> _What is required_
Output only the lines below from the one containing "-- routing by" to the one containing "0.308 | 0.48 |", exactly as written, both ends kept.
=======
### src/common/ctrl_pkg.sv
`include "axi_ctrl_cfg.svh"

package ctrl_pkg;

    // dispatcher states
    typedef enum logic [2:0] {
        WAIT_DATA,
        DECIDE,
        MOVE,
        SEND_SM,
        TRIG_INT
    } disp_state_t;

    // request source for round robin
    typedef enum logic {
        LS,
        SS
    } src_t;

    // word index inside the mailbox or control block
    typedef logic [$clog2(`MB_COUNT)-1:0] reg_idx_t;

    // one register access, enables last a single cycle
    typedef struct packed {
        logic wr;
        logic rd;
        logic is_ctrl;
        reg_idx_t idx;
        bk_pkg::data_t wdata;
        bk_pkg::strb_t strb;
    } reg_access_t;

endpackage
=======
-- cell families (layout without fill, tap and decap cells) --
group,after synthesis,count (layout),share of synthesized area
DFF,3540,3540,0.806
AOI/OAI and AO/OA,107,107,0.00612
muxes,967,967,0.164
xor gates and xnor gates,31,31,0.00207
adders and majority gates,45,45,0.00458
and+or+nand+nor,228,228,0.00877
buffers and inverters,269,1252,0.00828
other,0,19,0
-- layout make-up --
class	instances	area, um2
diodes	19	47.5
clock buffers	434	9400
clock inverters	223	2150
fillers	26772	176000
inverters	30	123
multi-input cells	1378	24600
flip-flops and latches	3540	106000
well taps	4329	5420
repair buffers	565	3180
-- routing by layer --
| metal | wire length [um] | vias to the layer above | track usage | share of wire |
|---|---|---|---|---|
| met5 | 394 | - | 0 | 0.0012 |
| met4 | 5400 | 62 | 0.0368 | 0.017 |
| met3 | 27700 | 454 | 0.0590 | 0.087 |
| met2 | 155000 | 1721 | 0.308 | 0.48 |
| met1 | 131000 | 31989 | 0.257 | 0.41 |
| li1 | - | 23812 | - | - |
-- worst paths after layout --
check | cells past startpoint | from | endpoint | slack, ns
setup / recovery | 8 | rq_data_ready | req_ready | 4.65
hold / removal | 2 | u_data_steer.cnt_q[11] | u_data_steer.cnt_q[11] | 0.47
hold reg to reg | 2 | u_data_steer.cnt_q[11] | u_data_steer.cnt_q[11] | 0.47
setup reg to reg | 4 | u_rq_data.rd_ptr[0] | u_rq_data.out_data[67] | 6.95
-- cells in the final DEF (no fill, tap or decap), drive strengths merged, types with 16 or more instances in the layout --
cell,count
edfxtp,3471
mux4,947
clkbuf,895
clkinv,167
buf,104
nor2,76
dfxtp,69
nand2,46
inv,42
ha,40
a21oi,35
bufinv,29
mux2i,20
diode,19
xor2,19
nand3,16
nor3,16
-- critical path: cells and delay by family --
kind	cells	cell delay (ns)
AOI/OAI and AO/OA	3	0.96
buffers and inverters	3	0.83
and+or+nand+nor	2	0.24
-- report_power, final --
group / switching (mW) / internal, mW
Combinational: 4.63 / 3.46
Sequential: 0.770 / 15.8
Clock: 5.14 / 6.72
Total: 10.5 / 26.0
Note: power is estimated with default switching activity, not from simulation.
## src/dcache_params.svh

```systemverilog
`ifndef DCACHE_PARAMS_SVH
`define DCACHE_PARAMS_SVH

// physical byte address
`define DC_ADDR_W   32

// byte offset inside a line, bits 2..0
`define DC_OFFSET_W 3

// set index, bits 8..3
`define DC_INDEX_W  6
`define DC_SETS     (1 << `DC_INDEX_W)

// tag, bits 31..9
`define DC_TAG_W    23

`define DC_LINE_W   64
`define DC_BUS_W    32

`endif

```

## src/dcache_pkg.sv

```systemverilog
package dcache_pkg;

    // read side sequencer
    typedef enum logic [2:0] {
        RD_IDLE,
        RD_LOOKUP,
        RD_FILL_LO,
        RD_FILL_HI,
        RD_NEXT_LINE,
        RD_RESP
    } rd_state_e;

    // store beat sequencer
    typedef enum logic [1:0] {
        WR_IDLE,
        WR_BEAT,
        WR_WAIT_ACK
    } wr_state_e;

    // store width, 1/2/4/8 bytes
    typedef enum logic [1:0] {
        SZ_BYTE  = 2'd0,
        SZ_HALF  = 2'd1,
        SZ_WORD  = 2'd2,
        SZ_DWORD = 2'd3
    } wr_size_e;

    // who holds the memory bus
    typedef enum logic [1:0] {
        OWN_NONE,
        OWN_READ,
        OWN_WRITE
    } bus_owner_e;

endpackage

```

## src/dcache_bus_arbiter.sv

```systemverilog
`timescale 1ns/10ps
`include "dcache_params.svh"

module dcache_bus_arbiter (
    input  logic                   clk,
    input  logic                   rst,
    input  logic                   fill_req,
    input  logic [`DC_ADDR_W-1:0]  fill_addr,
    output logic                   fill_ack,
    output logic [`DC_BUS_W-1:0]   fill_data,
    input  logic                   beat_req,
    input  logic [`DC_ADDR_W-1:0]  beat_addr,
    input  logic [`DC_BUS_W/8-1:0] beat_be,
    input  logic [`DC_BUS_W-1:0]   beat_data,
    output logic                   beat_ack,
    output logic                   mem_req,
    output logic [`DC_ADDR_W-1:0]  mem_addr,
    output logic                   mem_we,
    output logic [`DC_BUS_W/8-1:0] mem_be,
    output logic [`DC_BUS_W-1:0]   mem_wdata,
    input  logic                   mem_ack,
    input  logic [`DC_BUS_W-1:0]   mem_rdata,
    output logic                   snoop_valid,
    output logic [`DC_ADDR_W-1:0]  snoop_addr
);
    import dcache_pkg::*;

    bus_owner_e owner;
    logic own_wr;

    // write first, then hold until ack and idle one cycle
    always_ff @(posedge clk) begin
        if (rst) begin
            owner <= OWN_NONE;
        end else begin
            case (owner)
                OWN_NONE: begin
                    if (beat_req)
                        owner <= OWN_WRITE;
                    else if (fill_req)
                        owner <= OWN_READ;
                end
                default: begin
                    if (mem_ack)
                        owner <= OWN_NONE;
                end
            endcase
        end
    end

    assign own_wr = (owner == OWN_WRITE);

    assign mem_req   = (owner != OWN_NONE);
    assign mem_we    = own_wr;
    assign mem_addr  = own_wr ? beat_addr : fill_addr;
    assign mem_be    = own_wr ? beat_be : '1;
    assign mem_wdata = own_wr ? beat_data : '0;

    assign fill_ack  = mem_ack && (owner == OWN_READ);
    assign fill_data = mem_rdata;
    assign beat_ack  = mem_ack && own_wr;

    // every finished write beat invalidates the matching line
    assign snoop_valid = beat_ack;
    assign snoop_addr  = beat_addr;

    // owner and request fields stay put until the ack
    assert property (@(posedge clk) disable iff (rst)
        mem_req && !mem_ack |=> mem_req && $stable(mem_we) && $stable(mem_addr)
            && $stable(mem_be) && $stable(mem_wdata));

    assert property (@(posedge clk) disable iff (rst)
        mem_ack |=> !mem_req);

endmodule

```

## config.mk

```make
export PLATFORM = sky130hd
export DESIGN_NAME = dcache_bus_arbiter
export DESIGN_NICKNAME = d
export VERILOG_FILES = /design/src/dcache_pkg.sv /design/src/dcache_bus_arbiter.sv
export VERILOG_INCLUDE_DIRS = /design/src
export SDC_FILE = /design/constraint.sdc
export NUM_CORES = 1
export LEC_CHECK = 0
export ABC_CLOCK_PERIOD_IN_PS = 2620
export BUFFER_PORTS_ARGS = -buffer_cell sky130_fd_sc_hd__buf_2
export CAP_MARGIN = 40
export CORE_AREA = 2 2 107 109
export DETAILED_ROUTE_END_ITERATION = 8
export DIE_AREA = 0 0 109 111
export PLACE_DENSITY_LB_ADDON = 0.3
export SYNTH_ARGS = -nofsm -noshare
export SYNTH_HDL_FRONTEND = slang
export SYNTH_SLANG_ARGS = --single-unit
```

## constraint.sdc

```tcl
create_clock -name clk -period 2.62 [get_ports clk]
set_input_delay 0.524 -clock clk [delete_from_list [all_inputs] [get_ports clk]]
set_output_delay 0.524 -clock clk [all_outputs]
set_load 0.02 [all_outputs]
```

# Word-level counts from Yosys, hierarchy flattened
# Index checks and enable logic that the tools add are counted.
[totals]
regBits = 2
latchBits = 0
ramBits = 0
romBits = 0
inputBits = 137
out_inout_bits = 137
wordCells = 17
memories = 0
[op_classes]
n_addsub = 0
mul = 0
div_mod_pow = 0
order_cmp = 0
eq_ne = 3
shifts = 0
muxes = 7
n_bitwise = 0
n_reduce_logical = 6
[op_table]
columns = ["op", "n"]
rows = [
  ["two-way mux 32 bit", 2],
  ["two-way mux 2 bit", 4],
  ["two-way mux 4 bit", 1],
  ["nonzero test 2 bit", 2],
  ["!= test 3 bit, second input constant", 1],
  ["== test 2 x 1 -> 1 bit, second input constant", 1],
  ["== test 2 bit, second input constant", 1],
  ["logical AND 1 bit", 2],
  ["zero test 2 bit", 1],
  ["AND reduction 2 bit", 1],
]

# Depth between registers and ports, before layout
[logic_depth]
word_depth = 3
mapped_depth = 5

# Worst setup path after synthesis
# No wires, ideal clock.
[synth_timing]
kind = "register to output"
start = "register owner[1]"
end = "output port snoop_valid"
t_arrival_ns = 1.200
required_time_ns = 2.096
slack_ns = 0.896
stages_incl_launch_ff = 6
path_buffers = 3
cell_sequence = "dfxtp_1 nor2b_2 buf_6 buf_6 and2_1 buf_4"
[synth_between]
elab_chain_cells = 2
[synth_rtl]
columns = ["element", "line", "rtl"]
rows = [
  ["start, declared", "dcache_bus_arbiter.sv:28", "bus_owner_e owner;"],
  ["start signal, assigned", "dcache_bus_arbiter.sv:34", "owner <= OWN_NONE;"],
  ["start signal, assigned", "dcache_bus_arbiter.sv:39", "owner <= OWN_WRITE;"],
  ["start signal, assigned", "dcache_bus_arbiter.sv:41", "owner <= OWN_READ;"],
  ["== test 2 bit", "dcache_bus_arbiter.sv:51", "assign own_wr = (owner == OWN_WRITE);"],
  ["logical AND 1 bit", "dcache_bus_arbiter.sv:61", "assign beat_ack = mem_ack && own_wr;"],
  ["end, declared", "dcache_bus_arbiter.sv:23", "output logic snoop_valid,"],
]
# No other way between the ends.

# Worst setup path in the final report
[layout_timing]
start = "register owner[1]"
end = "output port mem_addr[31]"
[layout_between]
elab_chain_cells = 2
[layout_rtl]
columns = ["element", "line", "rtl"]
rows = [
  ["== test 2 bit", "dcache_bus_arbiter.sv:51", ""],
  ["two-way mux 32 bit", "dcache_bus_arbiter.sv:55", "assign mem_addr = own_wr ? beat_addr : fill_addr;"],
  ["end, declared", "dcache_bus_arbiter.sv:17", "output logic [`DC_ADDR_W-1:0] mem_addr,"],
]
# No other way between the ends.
=======
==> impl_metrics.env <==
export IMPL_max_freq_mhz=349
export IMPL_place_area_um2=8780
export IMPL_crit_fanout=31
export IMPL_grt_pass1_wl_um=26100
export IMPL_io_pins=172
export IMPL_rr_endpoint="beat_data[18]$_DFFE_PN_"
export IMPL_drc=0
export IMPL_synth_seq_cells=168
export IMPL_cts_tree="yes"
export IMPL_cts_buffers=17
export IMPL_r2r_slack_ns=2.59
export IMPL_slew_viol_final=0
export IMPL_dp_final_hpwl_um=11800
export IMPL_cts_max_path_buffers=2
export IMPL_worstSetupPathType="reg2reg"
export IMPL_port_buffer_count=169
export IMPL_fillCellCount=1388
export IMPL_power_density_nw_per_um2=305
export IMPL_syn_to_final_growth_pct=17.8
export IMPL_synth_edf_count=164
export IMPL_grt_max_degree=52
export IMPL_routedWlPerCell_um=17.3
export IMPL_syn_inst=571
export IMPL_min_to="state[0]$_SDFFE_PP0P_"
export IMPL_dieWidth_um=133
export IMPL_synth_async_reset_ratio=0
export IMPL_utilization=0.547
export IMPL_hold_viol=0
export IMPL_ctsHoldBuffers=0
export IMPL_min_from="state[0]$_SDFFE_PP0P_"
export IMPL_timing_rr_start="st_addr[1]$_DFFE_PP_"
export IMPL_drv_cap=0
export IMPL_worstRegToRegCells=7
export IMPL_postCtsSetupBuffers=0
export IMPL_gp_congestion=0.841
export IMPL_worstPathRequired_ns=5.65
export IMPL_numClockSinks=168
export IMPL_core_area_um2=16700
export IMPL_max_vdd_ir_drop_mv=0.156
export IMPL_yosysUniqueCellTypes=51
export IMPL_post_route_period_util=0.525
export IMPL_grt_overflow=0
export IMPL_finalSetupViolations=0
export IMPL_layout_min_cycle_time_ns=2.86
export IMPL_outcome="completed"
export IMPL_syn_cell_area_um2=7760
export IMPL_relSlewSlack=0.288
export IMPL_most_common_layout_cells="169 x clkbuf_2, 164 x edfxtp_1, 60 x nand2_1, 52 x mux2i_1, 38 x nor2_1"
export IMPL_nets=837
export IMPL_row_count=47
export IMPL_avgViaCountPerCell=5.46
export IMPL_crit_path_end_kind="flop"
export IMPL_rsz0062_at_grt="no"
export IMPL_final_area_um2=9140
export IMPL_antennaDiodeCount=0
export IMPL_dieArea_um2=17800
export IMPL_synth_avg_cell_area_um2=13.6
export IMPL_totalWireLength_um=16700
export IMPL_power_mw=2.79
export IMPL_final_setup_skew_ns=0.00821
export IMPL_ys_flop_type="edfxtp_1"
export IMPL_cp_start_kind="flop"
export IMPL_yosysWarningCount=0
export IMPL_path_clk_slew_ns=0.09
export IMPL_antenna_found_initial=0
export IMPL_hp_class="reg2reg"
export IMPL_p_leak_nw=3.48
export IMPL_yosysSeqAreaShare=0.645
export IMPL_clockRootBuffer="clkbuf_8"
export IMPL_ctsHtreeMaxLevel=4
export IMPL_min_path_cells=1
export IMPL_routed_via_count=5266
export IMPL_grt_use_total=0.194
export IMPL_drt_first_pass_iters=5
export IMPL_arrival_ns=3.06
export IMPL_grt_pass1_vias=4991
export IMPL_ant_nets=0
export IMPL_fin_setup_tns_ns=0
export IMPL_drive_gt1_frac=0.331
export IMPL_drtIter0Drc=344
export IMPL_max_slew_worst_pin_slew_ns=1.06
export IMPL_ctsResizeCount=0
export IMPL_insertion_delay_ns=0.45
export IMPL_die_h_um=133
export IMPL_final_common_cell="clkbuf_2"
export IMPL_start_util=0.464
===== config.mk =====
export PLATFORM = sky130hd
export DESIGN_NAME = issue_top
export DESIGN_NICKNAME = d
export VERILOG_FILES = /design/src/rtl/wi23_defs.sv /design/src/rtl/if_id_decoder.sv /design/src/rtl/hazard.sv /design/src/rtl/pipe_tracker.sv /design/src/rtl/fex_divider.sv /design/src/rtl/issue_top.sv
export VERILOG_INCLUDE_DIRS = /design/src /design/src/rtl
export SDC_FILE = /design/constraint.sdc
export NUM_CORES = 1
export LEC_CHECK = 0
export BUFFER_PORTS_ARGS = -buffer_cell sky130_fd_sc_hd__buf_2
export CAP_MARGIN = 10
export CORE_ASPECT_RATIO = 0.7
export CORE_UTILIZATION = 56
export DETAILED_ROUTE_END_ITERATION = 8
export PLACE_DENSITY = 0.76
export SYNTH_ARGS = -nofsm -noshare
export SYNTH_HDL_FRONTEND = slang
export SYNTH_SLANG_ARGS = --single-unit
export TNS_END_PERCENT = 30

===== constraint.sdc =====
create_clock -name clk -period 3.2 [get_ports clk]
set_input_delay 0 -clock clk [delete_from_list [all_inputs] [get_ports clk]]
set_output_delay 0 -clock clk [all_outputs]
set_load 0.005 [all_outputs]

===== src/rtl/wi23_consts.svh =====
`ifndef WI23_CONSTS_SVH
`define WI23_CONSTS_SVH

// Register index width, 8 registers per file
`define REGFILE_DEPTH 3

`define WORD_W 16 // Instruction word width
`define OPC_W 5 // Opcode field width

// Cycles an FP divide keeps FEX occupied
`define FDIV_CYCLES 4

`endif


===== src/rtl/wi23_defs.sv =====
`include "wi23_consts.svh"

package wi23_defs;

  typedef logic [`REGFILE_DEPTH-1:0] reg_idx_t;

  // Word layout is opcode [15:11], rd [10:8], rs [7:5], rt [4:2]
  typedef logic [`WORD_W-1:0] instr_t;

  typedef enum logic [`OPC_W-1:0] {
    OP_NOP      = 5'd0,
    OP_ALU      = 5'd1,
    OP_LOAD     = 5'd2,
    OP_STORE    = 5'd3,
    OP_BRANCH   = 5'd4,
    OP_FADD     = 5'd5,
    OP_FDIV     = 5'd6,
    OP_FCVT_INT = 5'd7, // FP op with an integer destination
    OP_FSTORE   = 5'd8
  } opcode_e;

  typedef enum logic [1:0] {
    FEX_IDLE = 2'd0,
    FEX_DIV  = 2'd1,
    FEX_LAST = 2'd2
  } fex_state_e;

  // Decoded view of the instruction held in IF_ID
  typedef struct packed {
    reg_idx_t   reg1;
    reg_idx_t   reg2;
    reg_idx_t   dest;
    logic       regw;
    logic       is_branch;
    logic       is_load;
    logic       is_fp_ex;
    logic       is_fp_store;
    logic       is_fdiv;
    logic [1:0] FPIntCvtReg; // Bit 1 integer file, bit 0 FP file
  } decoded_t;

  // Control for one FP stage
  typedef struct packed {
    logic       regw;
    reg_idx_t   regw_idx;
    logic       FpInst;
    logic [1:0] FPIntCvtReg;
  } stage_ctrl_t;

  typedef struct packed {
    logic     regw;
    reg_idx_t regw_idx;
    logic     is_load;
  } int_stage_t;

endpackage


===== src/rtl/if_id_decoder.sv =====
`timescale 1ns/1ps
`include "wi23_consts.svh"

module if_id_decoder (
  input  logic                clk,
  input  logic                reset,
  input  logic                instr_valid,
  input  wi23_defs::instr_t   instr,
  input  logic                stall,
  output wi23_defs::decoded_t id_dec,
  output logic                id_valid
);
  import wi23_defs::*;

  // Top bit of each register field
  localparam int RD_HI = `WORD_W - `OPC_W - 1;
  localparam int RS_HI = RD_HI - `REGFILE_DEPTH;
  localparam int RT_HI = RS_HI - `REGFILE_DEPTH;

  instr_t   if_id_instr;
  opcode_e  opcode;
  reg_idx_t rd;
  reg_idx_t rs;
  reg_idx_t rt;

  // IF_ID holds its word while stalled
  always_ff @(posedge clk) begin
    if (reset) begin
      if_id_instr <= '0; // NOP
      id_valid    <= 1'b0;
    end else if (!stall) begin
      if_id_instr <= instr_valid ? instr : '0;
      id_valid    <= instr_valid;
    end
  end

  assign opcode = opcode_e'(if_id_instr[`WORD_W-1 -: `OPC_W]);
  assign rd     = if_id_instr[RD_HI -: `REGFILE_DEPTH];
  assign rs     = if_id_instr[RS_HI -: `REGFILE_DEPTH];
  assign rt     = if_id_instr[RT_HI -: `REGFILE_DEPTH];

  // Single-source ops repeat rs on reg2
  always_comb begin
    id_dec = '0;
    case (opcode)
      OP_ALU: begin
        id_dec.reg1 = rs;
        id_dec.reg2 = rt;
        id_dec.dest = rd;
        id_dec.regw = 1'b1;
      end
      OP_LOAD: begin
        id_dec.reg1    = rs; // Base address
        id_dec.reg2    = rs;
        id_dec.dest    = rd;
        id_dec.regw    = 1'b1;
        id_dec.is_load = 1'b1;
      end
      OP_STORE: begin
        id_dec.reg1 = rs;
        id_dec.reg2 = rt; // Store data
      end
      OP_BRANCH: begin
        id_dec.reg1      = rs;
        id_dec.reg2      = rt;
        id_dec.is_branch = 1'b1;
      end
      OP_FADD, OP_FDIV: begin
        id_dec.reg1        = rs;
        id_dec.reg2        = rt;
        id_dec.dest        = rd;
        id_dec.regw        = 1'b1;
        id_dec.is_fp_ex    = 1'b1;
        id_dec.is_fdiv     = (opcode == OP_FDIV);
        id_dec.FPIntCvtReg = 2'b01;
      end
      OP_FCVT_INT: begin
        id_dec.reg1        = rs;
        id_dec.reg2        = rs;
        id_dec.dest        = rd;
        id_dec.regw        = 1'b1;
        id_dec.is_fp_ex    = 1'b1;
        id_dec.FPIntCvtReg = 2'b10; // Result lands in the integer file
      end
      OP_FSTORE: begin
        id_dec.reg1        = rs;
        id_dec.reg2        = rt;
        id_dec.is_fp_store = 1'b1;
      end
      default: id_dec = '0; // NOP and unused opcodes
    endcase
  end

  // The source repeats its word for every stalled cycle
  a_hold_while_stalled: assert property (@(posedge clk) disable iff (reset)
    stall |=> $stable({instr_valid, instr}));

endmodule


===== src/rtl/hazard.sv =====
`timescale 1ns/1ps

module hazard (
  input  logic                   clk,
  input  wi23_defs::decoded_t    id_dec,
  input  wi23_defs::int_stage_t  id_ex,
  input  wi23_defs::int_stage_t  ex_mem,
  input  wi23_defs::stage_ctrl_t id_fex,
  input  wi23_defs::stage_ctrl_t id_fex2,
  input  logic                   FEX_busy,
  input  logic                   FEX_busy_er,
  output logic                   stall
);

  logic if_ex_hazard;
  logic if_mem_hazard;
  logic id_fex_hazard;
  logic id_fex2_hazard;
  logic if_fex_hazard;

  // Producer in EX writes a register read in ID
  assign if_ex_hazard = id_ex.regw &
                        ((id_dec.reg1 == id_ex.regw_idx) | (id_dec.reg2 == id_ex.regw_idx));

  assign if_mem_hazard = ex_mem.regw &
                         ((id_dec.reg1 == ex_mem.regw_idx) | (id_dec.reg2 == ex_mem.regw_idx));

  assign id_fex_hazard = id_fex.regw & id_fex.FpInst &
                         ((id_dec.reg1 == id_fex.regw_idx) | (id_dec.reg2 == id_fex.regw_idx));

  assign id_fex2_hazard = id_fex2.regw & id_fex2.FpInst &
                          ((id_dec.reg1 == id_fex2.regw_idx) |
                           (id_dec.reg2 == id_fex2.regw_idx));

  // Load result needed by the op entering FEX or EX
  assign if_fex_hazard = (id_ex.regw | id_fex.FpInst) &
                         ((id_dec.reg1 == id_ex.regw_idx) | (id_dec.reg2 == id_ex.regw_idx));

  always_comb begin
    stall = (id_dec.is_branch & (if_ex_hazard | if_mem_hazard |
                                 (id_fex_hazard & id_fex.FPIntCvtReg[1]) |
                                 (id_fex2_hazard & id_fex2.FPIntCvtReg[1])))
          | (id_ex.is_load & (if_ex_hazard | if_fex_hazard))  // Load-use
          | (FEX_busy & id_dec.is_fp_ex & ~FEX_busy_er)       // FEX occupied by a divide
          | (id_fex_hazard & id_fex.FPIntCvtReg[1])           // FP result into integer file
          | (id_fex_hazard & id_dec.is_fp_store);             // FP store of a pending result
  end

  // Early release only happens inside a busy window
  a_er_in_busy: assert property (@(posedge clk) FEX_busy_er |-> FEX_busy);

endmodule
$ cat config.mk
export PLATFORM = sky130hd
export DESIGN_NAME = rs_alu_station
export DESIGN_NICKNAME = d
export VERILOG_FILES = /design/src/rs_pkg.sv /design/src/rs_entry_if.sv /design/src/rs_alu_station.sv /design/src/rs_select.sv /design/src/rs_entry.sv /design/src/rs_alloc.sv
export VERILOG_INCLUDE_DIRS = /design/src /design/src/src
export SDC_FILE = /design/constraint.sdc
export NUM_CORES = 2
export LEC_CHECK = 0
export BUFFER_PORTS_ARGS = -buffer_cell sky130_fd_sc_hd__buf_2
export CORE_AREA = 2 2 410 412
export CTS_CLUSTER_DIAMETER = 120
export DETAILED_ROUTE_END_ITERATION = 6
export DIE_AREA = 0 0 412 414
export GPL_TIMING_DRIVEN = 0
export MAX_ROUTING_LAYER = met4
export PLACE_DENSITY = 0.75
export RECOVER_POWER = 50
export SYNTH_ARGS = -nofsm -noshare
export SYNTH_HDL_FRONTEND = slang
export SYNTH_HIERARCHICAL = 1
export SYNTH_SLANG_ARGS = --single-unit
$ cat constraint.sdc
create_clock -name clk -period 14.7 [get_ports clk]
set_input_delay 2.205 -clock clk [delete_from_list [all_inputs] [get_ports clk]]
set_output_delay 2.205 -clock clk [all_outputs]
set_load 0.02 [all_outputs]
=======
> _Answer below_
-- routing by layer --
| metal | wire length [um] | vias to the layer above | track usage | share of wire |
|---|---|---|---|---|
| met5 | 394 | - | 0 | 0.0012 |
| met4 | 5400 | 62 | 0.0368 | 0.017 |
| met3 | 27700 | 454 | 0.0590 | 0.087 |
| met2 | 155000 | 1721 | 0.308 | 0.48 |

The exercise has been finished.